The formulation of the null and alternative hypotheses for the
non-inferiority design differs depending on whether high or low scores on the
dependent variable represent non-inferiority. In the case where high scores
correspond to non-inferiority, the hypotheses are as follows: The null
hypothesis states that the population mean of the experimental group (e.g., a
new medication) is lower than the population mean of the control group (e.g.,
a placebo or an already existing medication) minus the non-inferiority
margin. The alternative hypothesis states that the population mean of the
experimental group is higher than the population mean of the control group
minus the non-inferiority margin. Thus, the null hypothesis goes in the
negative direction (i.e., H-) and the alternative hypothesis in the positive
direction (i.e., H+). In turn, in the case where low scores correspond to
non-inferiority, the hypotheses are as follows: The null hypothesis states
that the population mean of the experimental group is higher than the
population mean of the control group plus the non-inferiority margin. The
alternative hypothesis states that the population mean of the experimental
group is lower than the population mean of the control group plus the
non-inferiority margin. Thus, the null hypothesis goes in the positive
direction (i.e., H+) and the alternative hypothesis in the negative direction
(i.e., H-). The dependent variable must be continuous.

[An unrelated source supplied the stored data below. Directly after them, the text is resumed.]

From an optimization exercise on the open Yosys and OpenROAD flow, aimed at small area and a short achievable clock period; shortcuts taken in it are not production practice. Where RTL was checked, it was by simulation tests only, not by an equivalence proof against the original. The RTL of runs 1 to 5 was laid out without a check of its function. Power figures rest on the tool's default switching activity, not on a simulated workload.

### design/flow/design.v
module alu(
		input  FPUCLK,
		input  [31:0] A, B,
		input  [2:0]  CTRL,
		output reg [31:0] OUT
	);
	wire        v_in = (CTRL[2:1] == 2'b00);
	wire [31:0] ca = {A[30:0], 1'b0}, cb = {B[30:0], 1'b0};
	wire [31:0] cg0 = ca & ~cb, cl0 = ~ca & cb;
	wire [15:0] cg1, cl1;
	wire [7:0]  cg2, cl2;
	wire [3:0]  cg3, cl3;
	wire [1:0]  cg4, cl4;
	genvar ci;
	generate
		for (ci = 0; ci < 16; ci = ci + 1) begin : c1
			assign cg1[ci] = cg0[2*ci+1] | (~cl0[2*ci+1] & cg0[2*ci]);
			assign cl1[ci] = cl0[2*ci+1] | (~cg0[2*ci+1] & cl0[2*ci]);
		end
		for (ci = 0; ci < 8; ci = ci + 1) begin : c2
			assign cg2[ci] = cg1[2*ci+1] | (~cl1[2*ci+1] & cg1[2*ci]);
			assign cl2[ci] = cl1[2*ci+1] | (~cg1[2*ci+1] & cl1[2*ci]);
		end
		for (ci = 0; ci < 4; ci = ci + 1) begin : c3
			assign cg3[ci] = cg2[2*ci+1] | (~cl2[2*ci+1] & cg2[2*ci]);
			assign cl3[ci] = cl2[2*ci+1] | (~cg2[2*ci+1] & cl2[2*ci]);
		end
		for (ci = 0; ci < 2; ci = ci + 1) begin : c4
			assign cg4[ci] = cg3[2*ci+1] | (~cl3[2*ci+1] & cg3[2*ci]);
			assign cl4[ci] = cl3[2*ci+1] | (~cg3[2*ci+1] & cl3[2*ci]);
		end
	endgenerate
	wire        agb  = ~(cl4[1] | (~cg4[1] & cl4[0]));	 
	wire        ageb = ~cl3[3];					 
	wire [7:0]  dab  = A[30:23] - B[30:23];
	wire [7:0]  dba  = B[30:23] - A[30:23];
	wire [7:0]  d    = ageb ? dab : dba;
	wire [4:0]  d5   = (d[7:5] != 3'b000) ? 5'd31 : d[4:0];
	reg  [22:0] ma0, mb0;
	reg  [7:0]  e0;
	reg  [4:0]  d0;
	reg         sa0, sb0, agb0, nagb0, v0;
	always @(posedge FPUCLK) begin
		ma0  <= A[22:0];
		mb0  <= B[22:0];
		e0   <= ageb ? A[30:23] : B[30:23];
		d0   <= d5;
		sa0  <= A[31];
		sb0  <= B[31] ^ CTRL[0];		 
		agb0 <= agb;
		nagb0 <= ~agb;			 
		v0   <= v_in;
	end
	wire [22:0] x1  = agb0 ? ma0 : mb0;	 
	wire [22:0] y1  = nagb0 ? ma0 : mb0;	 
	wire        sub = sa0 ^ sb0;
	wire [23:0] ys1 = {1'b1, y1} >> d0;
	reg  [22:0] xm1;
	reg  [23:0] ym1;
	reg  [7:0]  e1;
	reg         s1, sub1, v1;
	always @(posedge FPUCLK) begin
		xm1  <= x1;
		ym1  <= ys1 ^ {24{sub}};
		e1   <= e0;
		s1   <= agb0 ? sa0 : sb0;
		sub1 <= sub;
		v1   <= v0;
	end
	wire [25:0] sum2 = {2'b01, xm1, 1'b1} + {1'b0, ym1, sub1};
	wire [24:0] r2   = {sum2[25] & ~sub1, sum2[24:1]};
	reg  [24:0] r2q;
	reg  [7:0]  e2;
	reg         s2, v2;
	always @(posedge FPUCLK) begin
		r2q <= r2;
		e2  <= e1 + 8'd2;			 
		s2  <= s1;
		v2  <= v1;
	end
	wire [31:0] lz_in = {r2q, 7'b0};
	wire [15:0] v_1;  wire [15:0] p_1;
	wire [7:0]  v_2;  wire [15:0] p_2;
	wire [3:0]  v_4;  wire [11:0] p_4;
	wire [1:0]  v_8;  wire [7:0]  p_8;
	wire [4:0]  n3;
	genvar gi;
	generate
		for (gi = 0; gi < 16; gi = gi + 1) begin : l1
			assign v_1[gi] = lz_in[2*gi+1] | lz_in[2*gi];
			assign p_1[gi] = ~lz_in[2*gi+1];
		end
		for (gi = 0; gi < 8; gi = gi + 1) begin : l2
			assign v_2[gi] = v_1[2*gi+1] | v_1[2*gi];
			assign p_2[2*gi+1:2*gi] = v_1[2*gi+1] ? {1'b0, p_1[2*gi+1]} : {1'b1, p_1[2*gi]};
		end
		for (gi = 0; gi < 4; gi = gi + 1) begin : l4
			assign v_4[gi] = v_2[2*gi+1] | v_2[2*gi];
			assign p_4[3*gi+2:3*gi] = v_2[2*gi+1] ? {1'b0, p_2[4*gi+3:4*gi+2]} : {1'b1, p_2[4*gi+1:4*gi]};
		end
		for (gi = 0; gi < 2; gi = gi + 1) begin : l8
			assign v_8[gi] = v_4[2*gi+1] | v_4[2*gi];
			assign p_8[4*gi+3:4*gi] = v_4[2*gi+1] ? {1'b0, p_4[6*gi+5:6*gi+3]} : {1'b1, p_4[6*gi+2:6*gi]};
		end
	endgenerate
	assign n3 = v_8[1] ? {1'b0, p_8[7:4]} : {1'b1, p_8[3:0]};
	wire [24:0] t16 = n3[4] ? {r2q[8:0], 16'b0} : r2q;
	wire [24:0] t8  = n3[3] ? {t16[16:0], 8'b0} : t16;
	wire [24:0] t4  = n3[2] ? {t8[20:0], 4'b0}  : t8;
	wire [24:0] t2  = n3[1] ? {t4[22:0], 2'b0}  : t4;
	wire [24:0] t1  = n3[0] ? {t2[23:0], 1'b0}  : t2;
	wire [7:0]  e3  = e2 + {3'b111, ~n3};
	wire        zero = ~(v_8[1] | v_8[0]);		 
	always @(posedge FPUCLK) begin
		if (v2)
			OUT <= {s2 & ~zero, e3 & {8{~zero}}, t1[23:1]};
	end
endmodule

Since the main goal of infer_bf is to establish
non-inferiority, the resulting Bayes factor quantifies evidence in favor of
the alternative hypothesis. In the case where high values represent
non-inferiority we have BF+- and in the case where low values represent
non-inferiority we have BF-+. Evidence for the null hypothesis can easily be
calculated by taking the reciprocal of the original Bayes factor (i.e., BF+-
= 1 / BF-+ and vice versa). Quantification of evidence in favor of the null
hypothesis is logically sound and legitimate within the Bayesian framework
(see e.g., van Ravenzwaaij et al., 2019).
infer_bf can be utilized to calculate a Bayes factor based on
raw data (i.e., if arguments x and y are defined) or summary
statistics (i.e., if arguments n_x, n_y, mean_x, and
mean_y (or ci_margin and ci_level instead of sd_x
and sd_y) are defined). Arguments with 'x' as a name or suffix
correspond to the control group, whereas arguments with 'y' as a name or
suffix correspond to the experimental group.
Since sometimes high scores on the dependent variable are considered
non-inferior (e.g., amount of social interactions) and sometimes rather the
low scores (e.g., severity of symptoms), the direction of non-inferiority can
be specified with the argument direction. For the case where high
values on the dependent variable indicate non-inferiority, 'high' (the
default) should be specified for the argument direction; if low values
on the dependent variable indicate non-inferiority, 'low' should be specified
for the argument direction.
With the argument ni_margin, the non-inferiority margin can be
specified. ni_margin should be a positive number.' It can be declared
whether the non-inferiority margin is specified in standardized or
unstandardized units with the ni_margin_std argument, where TRUE,
corresponding to standardized units, is the default.
For the calculation of the Bayes factor, a Cauchy prior density centered on 0
is chosen for the effect size under the alternative hypothesis. The standard
Cauchy distribution, with a location parameter of 0 and a scale parameter of
1, resembles a standard Normal distribution, except that the Cauchy
distribution has less mass at the center but heavier tails (Liang et al.,
2008; Rouder et al., 2009). The argument prior_scale specifies the
width of the Cauchy prior, which corresponds to half of the interquartile
range. Thus, by adjusting the Cauchy prior scale with prior_scale,
different ranges of expected effect sizes can be emphasized. The default
prior scale is set to r = 1 / sqrt(2).
infer_bf creates an S4 object of class
'>baymedrNonInferiority, which has multiple slots/entries (e.g.,
type of data, prior scale, Bayes factor, etc.; see Value). If it is desired
to store or extract solely the Bayes factor, the user can do this with
get_bf, by setting the S4 object as an argument (see Examples).